A near tripling of new HIV infections in Eastern Europe and Central Asia over the past nine years is frightening, the U.N.'s top AIDS official said Wednesday.

The United Nations estimates that 1.4 million people were living with HIV in the region in 2009 — almost three times the number in 2000 — and that, combined, the Russian Federation and Ukraine account for nearly 90 percent of newly reported infections in the region.

The U.N. also said about 76,000 people perished from AIDS-related causes in the region last year, compared to 18,000 in 2001.

"When we are seeing a positive movement happening in a different part of the world, we are scared of what is happening in Eastern Europe and Central Asia," Michel Sidibe, head of the U.N.'s AIDS agency, known as UNAIDS, told reporters in Vienna.

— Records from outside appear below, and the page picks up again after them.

This is an optimization exercise on Yosys and OpenROAD, whose aim is small area, not a production implementation.
Where RTL was checked, it was by simulation tests only, not by an equivalence proof against the original.

==> run a <==
Design top_fft, start of the top module:
module top_fft(clk
               ,rst_n
               ,ena_fft
               ,ena_mag
               ,data_rd_int_01
               ,data_rd_int_02
               ,data_rd_int_03
               ,data_rd_int_04
               ,data_rd_int_05
               ,data_rd_int_06
               ,data_w_real
               ,data_w_image
               ,wr_ena_int_01        
               ,wr_ena_int_02
               ,wr_ena_int_03
               ,wr_ena_int_04
               ,wr_ena_int_05
               ,wr_ena_int_06
               ,addr_mem_int_01
               ,addr_mem_int_02
               ,addr_mem_int_03
               ,addr_mem_int_04
               ,addr_mem_int_05
               ,addr_mem_int_06
               ,addr_input
               ,addr_w
               ,data_wr_int_01
               ,data_wr_int_02
               ,data_wr_int_03
               ,data_wr_int_04
               ,data_wr_int_05
               ,data_wr_int_06
               ,data_input
               ,stage_number
               ,max_point_fft
               ,max_point_fft_core
               );
==> flow/config.mk <==
export PLATFORM = sky130hd
export DESIGN_NAME = top_fft
export DESIGN_NICKNAME = top_fft
export VERILOG_FILES = /design/flow/design.v
export SDC_FILE = /design/flow/constraint.sdc
export NUM_CORES = 4
export LEC_CHECK = 0
export CAP_MARGIN = 20
export CORE_MARGIN = 2
export CORE_UTILIZATION = 30
export CTS_BUF_LIST = sky130_fd_sc_hd__clkbuf_4
export PLACE_DENSITY = 0.4
export SLEW_MARGIN = 20
==> flow/constraint.sdc <==
create_clock -name core_clock -period 30.0 [get_ports {clk}]
set_input_delay 6.0000 -clock core_clock [delete_from_list [all_inputs] [get_ports {clk}]]
set_output_delay 6.0000 -clock core_clock [all_outputs]
set_load 0.01 [all_outputs]
standard.sh (not shown) runs the stock make flow with config.mk's settings and CLKGATE_MAP_FILE= SYNTH_SCRIPT=/design/flow/synth_recipe.tcl, a recipe that flattens the netlist after the stock synthesis.
==> flow/flow/run.sh <==
#!/bin/bash
set -euo pipefail
bash standard.sh "BUFFER_PORTS_ARGS=-buffer_cell sky130_fd_sc_hd__buf_1" finish > layout.log 2>&1
==> inputs of run b, as changes to run a <==
==> flow/run.sh (new file) <==
#!/bin/bash
# synth_recipe.tcl (not shown) runs the flow's synth.tcl, then flattens the netlist and writes it again
# the make line also repeats each setting of config.mk as NAME=value (left out here)
make -C /OpenROAD-flow-scripts/flow DESIGN_CONFIG=/design/flow/config.mk WORK_HOME=/design/flow/orfs CLKGATE_MAP_FILE= SYNTH_SCRIPT=/design/flow/synth_recipe.tcl finish
removed: flow/flow/run.sh
removed: flow/standard.sh
==> flow_metrics.env <==
export IMPL_outcome="no timing/DRC/antenna violations"
export IMPL_final_cell_mix="buf_1, nor2_1, nand2_1, fa_1, edfxtp_1"
export IMPL_route_vias_total=32829
export IMPL_final_net_count=5324
export IMPL_grt_pass1_vias=32384
export IMPL_holdWs_ns=0.384
export IMPL_clk_latency_ns=1.06
export IMPL_fin_area_mm2=0.0434
export IMPL_grt_max_degree=79
export IMPL_drt_wl_total_mm=153
The numbers above come from run a.
Source: an optimization exercise on an open RTL-to-GDS flow (aim: small area, a short achievable clock period and few clock cycles per item). Production flows keep margins and buffers that such runs may drop.
In this exercise RTL edits were held to simulation tests only and were not proved equivalent to the original.

==> 11-21 <==
// neuro
module neuro (input clk, input rst, input load, input [24:0] din, input start,
              output [24:0] state, output ready);
export LEC_CHECK = 0
export ABC_AREA = 1
export CAP_MARGIN = 20
export CORE_MARGIN = 2
export CORE_UTILIZATION = 40
export PLACE_DENSITY = 0.6
export SLEW_MARGIN = 20
create_clock -name core_clock -period 90.0 [get_ports {clk}]
standard.sh (not shown) runs the stock make flow with config.mk's settings and CLKGATE_MAP_FILE= SYNTH_SCRIPT=/design/flow/synth_recipe.tcl, a recipe that flattens the netlist after the stock synthesis.
==> flow/flow/run.sh <==
#!/bin/bash
# Own flow: the standard ORFS layout, with one change in synthesis: ABC maps the logic
# with an area-oriented script (flow/abc_my.script) and Yosys's full/half-adder extraction is
# skipped. The resizer aims for setup slack of 70 ns (a path of 90-70 ns). Registers, flattening and renaming are exactly as in synth_recipe.tcl.
set -euo pipefail
W=$(pwd)
{
  echo 'proc abc {args} {'
  echo '  set i [lsearch -exact $args -script]'
  echo "  if { \$i >= 0 } { set args [lreplace \$args \$i [expr {\$i+1}] -script $W/flow/abc_my.script] }"
  echo '  yosys abc {*}$args'
  echo '}'
  echo 'proc extract_fa {args} {}'
  cat "$W/synth_recipe.tcl"
} > "$W/my_synth.tcl"
sed "s#SYNTH_SCRIPT=[^ ]*#SYNTH_SCRIPT=$W/my_synth.tcl#" "$W/standard.sh" > "$W/my_standard.sh"
grep -q "SYNTH_SCRIPT=$W/my_synth.tcl" "$W/my_standard.sh"
bash "$W/my_standard.sh" finish SETUP_SLACK_MARGIN=70 > "$W/flow_make.log" 2>&1
==> flow/flow/abc_my.script <==
strash
&get -n
&deepsyn -T 20
&put
dch -f
map -a
buffer -p
upsize -D 18000
dnsize -D 18000
topo
stime -c
==> 06-22: changes against 11-21 <==
==> flow/flow/run.sh (replaced) <==
#!/bin/bash
# Own flow: the standard ORFS layout, with one change in synthesis: ABC maps the logic
# with an area-oriented script (flow/abc_my.script) and Yosys's full/half-adder extraction is
# skipped, and the port buffers are buf_1 cells. Registers, flattening and renaming are exactly as in synth_recipe.tcl.
set -euo pipefail
W=$(pwd)
{
  echo 'proc abc {args} {'
  echo '  set i [lsearch -exact $args -script]'
  echo "  if { \$i >= 0 } { set args [lreplace \$args \$i [expr {\$i+1}] -script $W/flow/abc_my.script] }"
  echo '  yosys abc {*}$args'
  echo '}'
  echo 'proc extract_fa {args} {}'
  cat "$W/synth_recipe.tcl"
} > "$W/my_synth.tcl"
sed "s#SYNTH_SCRIPT=[^ ]*#SYNTH_SCRIPT=$W/my_synth.tcl#" "$W/standard.sh" > "$W/my_standard.sh"
grep -q "SYNTH_SCRIPT=$W/my_synth.tcl" "$W/my_standard.sh"
bash "$W/my_standard.sh" finish "BUFFER_PORTS_ARGS=-buffer_cell sky130_fd_sc_hd__buf_1" > "$W/flow_make.log" 2>&1
==> 08-10: changes against 11-21 <==
==> flow/flow/run.sh (replaced) <==
#!/bin/bash
# Own flow: the standard ORFS layout, with one change in synthesis: ABC maps the logic
# with an area-oriented script (flow/abc_my.script) and Yosys's full/half-adder extraction is
# skipped. Registers, flattening and renaming are exactly as in synth_recipe.tcl.
set -euo pipefail
W=$(pwd)
{
  echo 'proc abc {args} {'
  echo '  set i [lsearch -exact $args -script]'
  echo "  if { \$i >= 0 } { set args [lreplace \$args \$i [expr {\$i+1}] -script $W/flow/abc_my.script] }"
  echo '  yosys abc {*}$args'
  echo '}'
  echo 'proc extract_fa {args} {}'
  cat "$W/synth_recipe.tcl"
} > "$W/my_synth.tcl"
sed "s#SYNTH_SCRIPT=[^ ]*#SYNTH_SCRIPT=$W/my_synth.tcl#" "$W/standard.sh" > "$W/my_standard.sh"
grep -q "SYNTH_SCRIPT=$W/my_synth.tcl" "$W/my_standard.sh"
bash "$W/my_standard.sh" finish > "$W/flow_make.log" 2>&1
- CORE_UTILIZATION: 40 -> 65
- PLACE_DENSITY: 0.6 -> 0.75
==> comparison table <==
Final std cell area, no fill: 11-21 11500 um^2; 08-10 8240 um^2; 06-22 8040 um^2
Most common cell on crit path: 11-21 sky130_fd_sc_hd__nand2_2; 08-10 sky130_fd_sc_hd__nand2_1; 06-22 sky130_fd_sc_hd__nand2_1
Origin of the critical flop-to-flop path: 11-21 x[14]$_SDFFE_PN1P_; 08-10 x[14]$_SDFFE_PN1P_; 06-22 x[1]$_SDFFE_PN1P_
Detailed-route via count: 11-21 9506; 08-10 8528; 06-22 8293
Fraction of standard cell area that is sequential: 11-21 4.72%; 08-10 6.08%; 06-22 6.23%
P&R area growth vs syn: 11-21 52.9%; 08-10 9.63%; 06-22 6.98%
Outcome: 11-21 finished clean; 08-10 finished clean; 06-22 finished clean
Non-clock buffer area fraction after layout: 11-21 18.4%; 08-10 6.62%; 06-22 2.85%
Initial Util: 11-21 40.4%; 08-10 66.1%; 06-22 40.4%
Worst Hold Margin: 11-21 0.626 ns; 08-10 0.699 ns; 06-22 0.680 ns
Placeable core region: 11-21 18600 um^2; 08-10 11400 um^2; 06-22 18600 um^2
Met2 track demand over resource in global routing: 11-21 45.1%; 08-10 58.3%; 06-22 39.3%
Row Count: 11-21 50; 08-10 39; 06-22 50
Number of nets in the layout: 11-21 1623; 08-10 1417; 06-22 1419
Proportion of cell area spent on the clock network: 11-21 0.697%; 08-10 0.957%; 06-22 0.996%
Number of clock buffers in the layout: 11-21 3; 08-10 4; 06-22 3
DIE AREA: 11-21 19900 um^2; 08-10 12400 um^2; 06-22 19900 um^2
Setup slack after placement: 11-21 64.88 ns; 08-10 64.40 ns; 06-22 63.83 ns
Total wire length after detailed routing: 11-21 28100 um; 08-10 21300 um; 06-22 22600 um
Part of the cycle the worst path needs: 11-21 27.1%; 08-10 29.0%; 06-22 29.3%
Testbench counts of 11-21, summed over its fixed seeds: cycles 3,649, sweeps 2,449.
Testbench counts of 06-22, summed over its fixed seeds: cycles 3,649, sweeps 2,449.
Testbench counts of 08-10, summed over its fixed seeds: cycles 3,649, sweeps 2,449.

port drivers added, routing unchanged:
In the flow no input, the clock included, has a driving cell. The finished layouts below were timed again as built, in two steps.
Step 1 assumes that a clkbuf_16 drives the clock port and a buf_2 every other input.
Step 2 adds t to the input delays and takes it off the output delays; t is the mean of the earliest and latest rising clock arrival at the registers after step 1. Input paths then give back, and output paths get back, about the clock's delay inside the block.
a / b / c = ideal ports / drivers / drivers and shift; a / b = the first two.
run | t, ns | setup slack, ns | worst setup path at the end
11-21 | 0.327 | 65.597 / 65.597 / 65.597 | register to register
06-22 | 0.326 | 63.638 / 63.638 / 63.638 | register to register
08-10 | 0.316 | 63.896 / 63.896 / 63.896 | register to register
After both steps setup and hold are still met in every run listed.
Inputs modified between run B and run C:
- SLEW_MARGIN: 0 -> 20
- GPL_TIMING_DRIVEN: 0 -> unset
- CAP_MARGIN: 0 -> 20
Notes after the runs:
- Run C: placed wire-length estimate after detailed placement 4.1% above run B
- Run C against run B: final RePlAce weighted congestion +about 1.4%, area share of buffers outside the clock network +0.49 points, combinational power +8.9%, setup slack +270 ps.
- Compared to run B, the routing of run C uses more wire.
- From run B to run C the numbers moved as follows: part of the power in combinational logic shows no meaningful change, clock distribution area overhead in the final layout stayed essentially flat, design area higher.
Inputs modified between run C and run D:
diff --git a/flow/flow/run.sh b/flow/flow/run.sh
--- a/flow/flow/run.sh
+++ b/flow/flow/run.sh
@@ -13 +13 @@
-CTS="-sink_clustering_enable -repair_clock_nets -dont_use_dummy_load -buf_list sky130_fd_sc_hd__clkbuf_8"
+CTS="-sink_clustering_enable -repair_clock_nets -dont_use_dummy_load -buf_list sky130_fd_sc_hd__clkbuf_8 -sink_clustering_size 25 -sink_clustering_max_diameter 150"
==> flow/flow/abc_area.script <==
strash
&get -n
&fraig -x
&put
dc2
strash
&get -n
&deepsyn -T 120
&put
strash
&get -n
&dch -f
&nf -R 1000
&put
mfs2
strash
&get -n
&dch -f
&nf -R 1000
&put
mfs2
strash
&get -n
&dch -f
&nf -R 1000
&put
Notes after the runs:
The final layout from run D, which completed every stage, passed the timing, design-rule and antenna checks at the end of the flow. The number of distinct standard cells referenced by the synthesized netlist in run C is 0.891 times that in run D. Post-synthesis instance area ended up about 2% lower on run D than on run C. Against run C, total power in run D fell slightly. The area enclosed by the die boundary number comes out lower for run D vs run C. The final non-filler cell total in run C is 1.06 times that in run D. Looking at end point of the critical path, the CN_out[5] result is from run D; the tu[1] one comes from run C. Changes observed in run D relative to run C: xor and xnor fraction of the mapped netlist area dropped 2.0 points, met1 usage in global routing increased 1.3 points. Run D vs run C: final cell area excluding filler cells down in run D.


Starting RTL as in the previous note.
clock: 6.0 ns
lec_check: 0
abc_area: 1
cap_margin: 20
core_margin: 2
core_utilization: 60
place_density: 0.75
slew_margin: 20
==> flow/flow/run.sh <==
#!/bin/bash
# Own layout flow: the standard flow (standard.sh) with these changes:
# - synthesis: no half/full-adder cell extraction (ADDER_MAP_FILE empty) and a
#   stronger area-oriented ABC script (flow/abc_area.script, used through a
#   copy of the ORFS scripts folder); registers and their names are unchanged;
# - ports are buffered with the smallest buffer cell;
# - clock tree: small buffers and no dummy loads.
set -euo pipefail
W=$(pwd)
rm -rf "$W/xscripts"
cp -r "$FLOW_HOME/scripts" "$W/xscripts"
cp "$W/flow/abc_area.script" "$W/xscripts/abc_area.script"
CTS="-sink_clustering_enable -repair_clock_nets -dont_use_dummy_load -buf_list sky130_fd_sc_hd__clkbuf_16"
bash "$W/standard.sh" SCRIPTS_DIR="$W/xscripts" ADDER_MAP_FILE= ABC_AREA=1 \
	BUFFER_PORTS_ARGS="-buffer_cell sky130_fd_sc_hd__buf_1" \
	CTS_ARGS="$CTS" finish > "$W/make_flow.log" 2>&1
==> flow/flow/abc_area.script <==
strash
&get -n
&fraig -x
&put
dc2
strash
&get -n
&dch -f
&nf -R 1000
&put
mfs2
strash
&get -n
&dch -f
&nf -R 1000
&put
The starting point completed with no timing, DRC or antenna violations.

"When we are seeing a decline in the rest of the world, we are seeing an increase of new infection in this part of the world."

A new UNAIDS report released Tuesday showed that the global AIDS epidemic has slowed, with a 20 percent decrease in new HIV infections over the past decade.

However, it found there are still 7,000 new infections each day and that approximately 10 million people — double the number on treatment — are still waiting to be initiated onto the drugs.

The increase in Eastern Europe is largely due to the fact that prevention measures for most at risk populations are not working and that only about 30 percent of people in the area have access to such programs, Sidibe said.

"That is very, very low if you want to change the trajectory of the epidemic," he said.

He also warned that drug users have become transmitters of the virus because they don't have access to services and "have to go underground."

Sidibe was in Vienna to sign a cooperation agreement between UNAIDS and AIDS Life, a group that organizes the Austrian capital's annual Life Ball gala that raises money for people with HIV and AIDS.